Recognise the difference between the three measures of average: mean, median and mode. Using a frequency chart, pupils change the frequences of the numbers one to nine to see the effect. www.tes.co.uk/teaching-resource/Averages-6020020/
This is a set of 15 problems suitable for key stage 3 which link to a strand of mathematical processes and applications and to the sub-strands of content. tes.co.uk/maths-problems
All in the mind
This set of materials describes teaching approaches that can be used to develop mental maths abilities beyond level 5. They cover number, algebra, geometry and statistics and include activities that target aspects of mental maths which pupils continue to find difficult. tes.co.uk/mental-maths
Bivariate data, circles and shot-put problems explored
Craig Barton, maths advanced skills teacher and creator of www.mrbartonmaths.com (TES name: mrbartonmaths), writes: "Alongside my own collection of Autograph videos comes this collection from the Autograph creator himself, Douglas Butler. Sit down with a cup of tea and let Douglas take you through some innovative and interesting uses of Autograph in the classroom. My favourites have to be Reflections, featuring the Red Arrows and the fascinating Exmouth Hexagons."
Other topics include:
- Bivariate data - how to create scatter diagrams using a combination of Excel and Autograph;
- Torus (3D) - what do you get when you rotate the equation of a circle about a line in 3D?

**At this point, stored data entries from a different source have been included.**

Context: an optimization exercise on an open-source flow, tuned for small area. The choices shown serve that exercise and are no tape-out recipe. In this exercise RTL edits were held to simulation tests only and were not proved equivalent to the original. Power is estimated from default activity; no workload was simulated.

Setup of old:
Design uart_ip_top, start of the top module:
module uart_ip_top (
    sys_clk,
    reset,
    din,
    ri,
    si,
    tx,
    dout,
    ro,
    so,
    rx
);
    input           sys_clk;
    input           reset;
    input   [0:7]   din;
    input           si;
    output          ri;
    output          tx;
    output  [0:7]   dout;
    input           ro;
    output          so;
    input           rx;
    reg     [8:0]   tc;
    wire            bit_tick = tc[8] & ~tc[7] & tc[6] & ~tc[5] & tc[4] & ~tc[3] & tc[2] & ~tc[0];
    wire            tc_two   = tc[8] & ~tc[7] & ~tc[5] & tc[4] & ~tc[3] & ~tc[2] & ~tc[1] & tc[0];
    always @(posedge sys_clk, posedge reset)
        if (reset)  tc <= 9'b001010100;
        else        tc <= {tc[7:0], tc[8] ^ tc[3] ^ bit_tick};
    reg     [0:7]   tmem [0:15];
    reg     [4:0]   tcnt;
    wire            t_full = tcnt[4];
    wire            t_ne   = |tcnt;
    integer         ti;
    assign ri = si & ~t_full;
    always @(posedge sys_clk)
        if (ri) begin
            tmem[0] <= din;
            for (ti = 1; ti < 16; ti = ti + 1)
                tmem[ti] <= tmem[ti - 1];
        end
    reg     [3:0]   tp;
    reg             e_s, e_ss;       
    wire            t_idle = (tp == 4'd3);
    always @(posedge sys_clk, posedge reset)
        if (reset) begin
            tp   <= 4'd3;
            e_s  <= 1'b0;
            e_ss <= 1'b0;
        end
        else if (bit_tick) begin
            e_s  <= t_ne;
            e_ss <= e_s;
  ...
For scale: ~680 cells after synthesis, about 320 flip-flops, ~24 I/O pins, ~11000 um2 of cells after synthesis.
Settings: LEC_CHECK=0, CAP_MARGIN=20, CORE_MARGIN=2, CORE_UTILIZATION=60, CTS_BUF_LIST=sky130_fd_sc_hd__clkbuf_16, CTS_CLUSTER_DIAMETER=80, CTS_CLUSTER_SIZE=30, SLEW_MARGIN=20; clock period 20.0 ns.
standard.sh (not shown) runs the stock make flow with config.mk's settings and CLKGATE_MAP_FILE= SYNTH_SCRIPT=/design/flow/synth_recipe.tcl, a recipe that flattens the netlist after the stock synthesis.
==> flow/flow/run.sh <==
#!/bin/bash
# Own layout flow: the standard layout, with two changes.
#  1. Synthesis is ORFS's (synth_recipe.tcl, unchanged), but ABC maps the
#     logic with an area-oriented script (flow/abc_map.script) in place of
#     ORFS's delay-oriented abc_speed.script. Flip-flops are mapped by
#     dfflibmap before ABC runs, so the registers are the standard ones.
#  2. Port buffers use the smallest buffer cell.
# Each tool's output goes to a log file in this folder.
set -euo pipefail
here=$(pwd)
rm -rf "$here/scripts_abc"
cp -r "$FLOW_HOME/scripts" "$here/scripts_abc"
cp "$here/flow/abc_map.script" "$here/scripts_abc/abc_speed.script"
bash standard.sh SCRIPTS_DIR="$here/scripts_abc" synth > "$here/synth.log" 2>&1
bash standard.sh BUFFER_PORTS_ARGS="-buffer_cell sky130_fd_sc_hd__buf_1" > "$here/layout.log" 2>&1
test -s out/final.def
==> flow/flow/abc_map.script <==
strash
ifraig
scorr
dc2
strash
&get -n
&st
&dch
&nf -R 1000 -p
&put
topo
stime -c
The final layout from old, which completed every stage, passed the timing, DRC and antenna checks at the end of the flow.
Input changes introduced in new (baseline for comparison: old):
==> flow/run.sh (new file) <==
#!/bin/bash
# synth_recipe.tcl (not shown) runs the flow's synth.tcl, then flattens the netlist and writes it again
# the make line also repeats each setting of config.mk as NAME=value (left out here)
make -C /OpenROAD-flow-scripts/flow DESIGN_CONFIG=/design/flow/config.mk WORK_HOME=/design/flow/orfs CLKGATE_MAP_FILE= SYNTH_SCRIPT=/design/flow/synth_recipe.tcl finish
removed: flow/flow/run.sh
removed: flow/flow/abc_map.script
removed: flow/standard.sh
Results
Switching part of the total, old and new: lower on old
In the metrics for old and new, the one carrying the lower final layout net count is old.
Part of the power in the clock network: new vs old down 1.5 points
Looking at instance count on the critical path, new sits 1 higher than old does.
[compare] base=old new=new: met1 usage in global routing saw a decrease; count of buffers not belonging to the clock network in the layout saw a decrease; floorplan die area saw an increase.


The RTL this note starts from:
==> flow/design.v <==
`timescale 1ns/1ps
module uart_ip_top (
    sys_clk,
    reset,
    din,
    ri,
    si,
    tx,
    dout,
    ro,
    so,
    rx
);
    input           sys_clk;
    input           reset;
    input   [0:7]   din;
    input           si;
    output          ri;
    output          tx;
    output  [0:7]   dout;
    input           ro;
    output          so;
    input           rx;
    reg     [8:0]   tc;
    wire            bit_tick = tc[8] & ~tc[7] & tc[6] & ~tc[5] & tc[4] & ~tc[3] & tc[2] & ~tc[0];
    wire            tc_two   = tc[8] & ~tc[7] & ~tc[5] & tc[4] & ~tc[3] & ~tc[2] & ~tc[1] & tc[0];
    always @(posedge sys_clk, posedge reset)
        if (reset)  tc <= 9'b001010100;
        else        tc <= {tc[7:0], tc[8] ^ tc[3] ^ bit_tick};
    reg     [0:7]   tmem [0:15];
    reg     [4:0]   tcnt;
    wire            t_full = tcnt[4];
    wire            t_ne   = |tcnt;
    integer         ti;
    assign ri = si & ~t_full;
    always @(posedge sys_clk)
        if (ri) begin
            tmem[0] <= din;
            for (ti = 1; ti < 16; ti = ti + 1)
                tmem[ti] <= tmem[ti - 1];
        end
    reg     [3:0]   tp;
    reg             e_s, e_ss;       
    wire            t_idle = (tp == 4'd3);
    always @(posedge sys_clk, posedge reset)
        if (reset) begin
            tp   <= 4'd3;
            e_s  <= 1'b0;
            e_ss <= 1'b0;
        end
        else if (bit_tick) begin
            e_s  <= t_ne;
            e_ss <= e_s;
            if (t_idle) begin
                if (e_ss) tp <= 4'd7;
            end
            else tp <= tp + 4'd1;
        end
    wire            t_rd = tc_two && tp == 4'd7;
    always @(posedge sys_clk, posedge reset)
        if (reset)  tcnt <= 5'd0;
        else        tcnt <= tcnt + {4'd0, ri} - {4'd0, t_rd};
    wire    [0:7]   tperm [0:15];
    genvar          tg;
    generate
        for (tg = 0; tg < 16; tg = tg + 1) begin : g_tperm
            assign tperm[tg] = tmem[(tg + 15) % 16];
        end
    endgenerate
    wire    [0:7]   told = tperm[tcnt[3:0]];
    reg     [0:7]   dt;
    always @(posedge sys_clk)
        if (bit_tick && t_idle && e_ss) dt <= told;
    wire            dbit = dt[~tp[2:0]];
    reg             par;
    always @(posedge sys_clk)
        if (bit_tick) par <= tp[3] & (par ^ dbit);
    assign tx = tp[3] ? dbit : (tp[2] ? 1'b0 : ((tp[1] | tp[0]) ? 1'b1 : par));
    reg     [4:0]   rc;
    wire            s_tick = (rc == 5'b01011);
    wire            rc_two = ~rc[4] & rc[3] & rc[2] & ~rc[0];
    always @(posedge sys_clk, posedge reset)
        if (reset)  rc <= 5'b11011;
        else        rc <= {rc[3:0], rc[4] ^ rc[1] ^ s_tick};
    reg             d1, d2, d3;
    always @(posedge sys_clk, posedge reset)
        if (reset) begin
            d1 <= 1'b0;
            d2 <= 1'b0;
            d3 <= 1'b0;
        end
        else if (s_tick) begin
            d1 <= rx;
            d2 <= d1;
            d3 <= d2;
        end
    reg             ridle;
    reg     [7:0]   k;
    wire            k_done = ~k[7] & ~k[6] & k[5];
    wire            r_done = ~ridle & k_done;
    always @(posedge sys_clk, posedge reset)
        if (reset) ridle <= 1'b1;
        else if (s_tick) begin
            if (ridle) begin
                if (~d2 & d3) ridle <= 1'b0;
            end
            else if (k_done) ridle <= 1'b1;
        end
    always @(posedge sys_clk)
        if (s_tick) begin
            if (ridle) k <= 8'h79;
            else       k <= k + 8'd1;
        end
    reg     [0:7]   sr;
    wire            shift = k[7] & (k[3:0] == 4'hf);
    always @(posedge sys_clk)
        if (s_tick && shift) sr <= {rx, sr[0:6]};
    reg     [0:7]   ring [0:15];
    reg     [3:0]   rpos;
    reg     [4:0]   cnt;
    reg             f_s, f_ss;       
    reg             wp;              
    wire            r_full = cnt[4];
    wire            wgo    = wp & rc_two;
    wire            rd     = so & ro;
    wire    [3:0]   wpos   = rpos + cnt[3:0];
    wire            wr_now = ~ridle & ~k[7] & ~k[6] & ~r_full & (wpos == 4'd15);
    always @(posedge sys_clk, posedge reset)
        if (reset) begin
            f_s  <= 1'b0;
            f_ss <= 1'b0;
            wp   <= 1'b0;
        end
        else begin
            if (s_tick) begin
                f_s  <= r_full;
                f_ss <= f_s;
            end
            if (s_tick && r_done) wp <= ~f_ss;
            else if (rc_two)      wp <= 1'b0;
        end
    integer         ri_;
    always @(posedge sys_clk) begin
        for (ri_ = 1; ri_ < 16; ri_ = ri_ + 1)
            ring[ri_] <= ring[ri_ - 1];
        ring[0] <= wr_now ? sr : ring[15];
    end
    always @(posedge sys_clk, posedge reset)
        if (reset) begin
            rpos <= 4'd0;
            cnt  <= 5'd0;
        end
        else begin
            rpos <= rpos + {3'd0, rd} + 4'd1;
            cnt  <= cnt + {4'd0, wgo} - {4'd0, rd};
        end
    assign so   = |cnt;
    assign dout = rd ? ring[rpos] : 8'd0;
endmodule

- Shot-put investigation - why the optimal angle for a shot-put to be thrown is not 45 degrees but 31.
Length and area
True or false? Pupils decide
Open-ended challenges for small-group work
The Improving Learning in Mathematics resources (otherwise known as the standards units) have been around for a while - and, like many excellent resources, they are often underused. The materials are challenging, engaging and innovative.
In this resource, students are given a set of eight statements about length and area. They must discuss these and then decide whether each one is always true, sometimes true, or always false.
For example: "If a square and a rectangle have the same perimeter, the square has the smaller area." Tricky.
The statements come with eight hint cards and comprehensive teacher support.
Rich discussion tasks like this lend themselves perfectly to group work. Divide students into groups of four and provide them with a set of cards, scissors, glue and a sheet of coloured A3 paper and challenge them to decide on the validity of each of the statements. They must back up their answers with examples and an explanation on a poster.
Students often find this kind of open-ended challenge difficult, so offer them any two of the hint cards at any stage of the task.
This should encourage them to discuss further within their groups and rely on each other's ideas and thoughts, rather than asking you for help. These resources have been uploaded by Secondary Maths NatStrat.
More fun with thinking skills
Added boost for a new GCSE
Puzzles are vitally important in mathematics, for all ages and abilities. Not only are they a way to engage students, but they also help to develop those all-important problem-solving and thinking skills, which are becoming increasingly important with the introduction of the new GCSE.
Puzzles also present a great opportunity for group work and for giving students the opportunity to explain their method and solution to the rest of the class.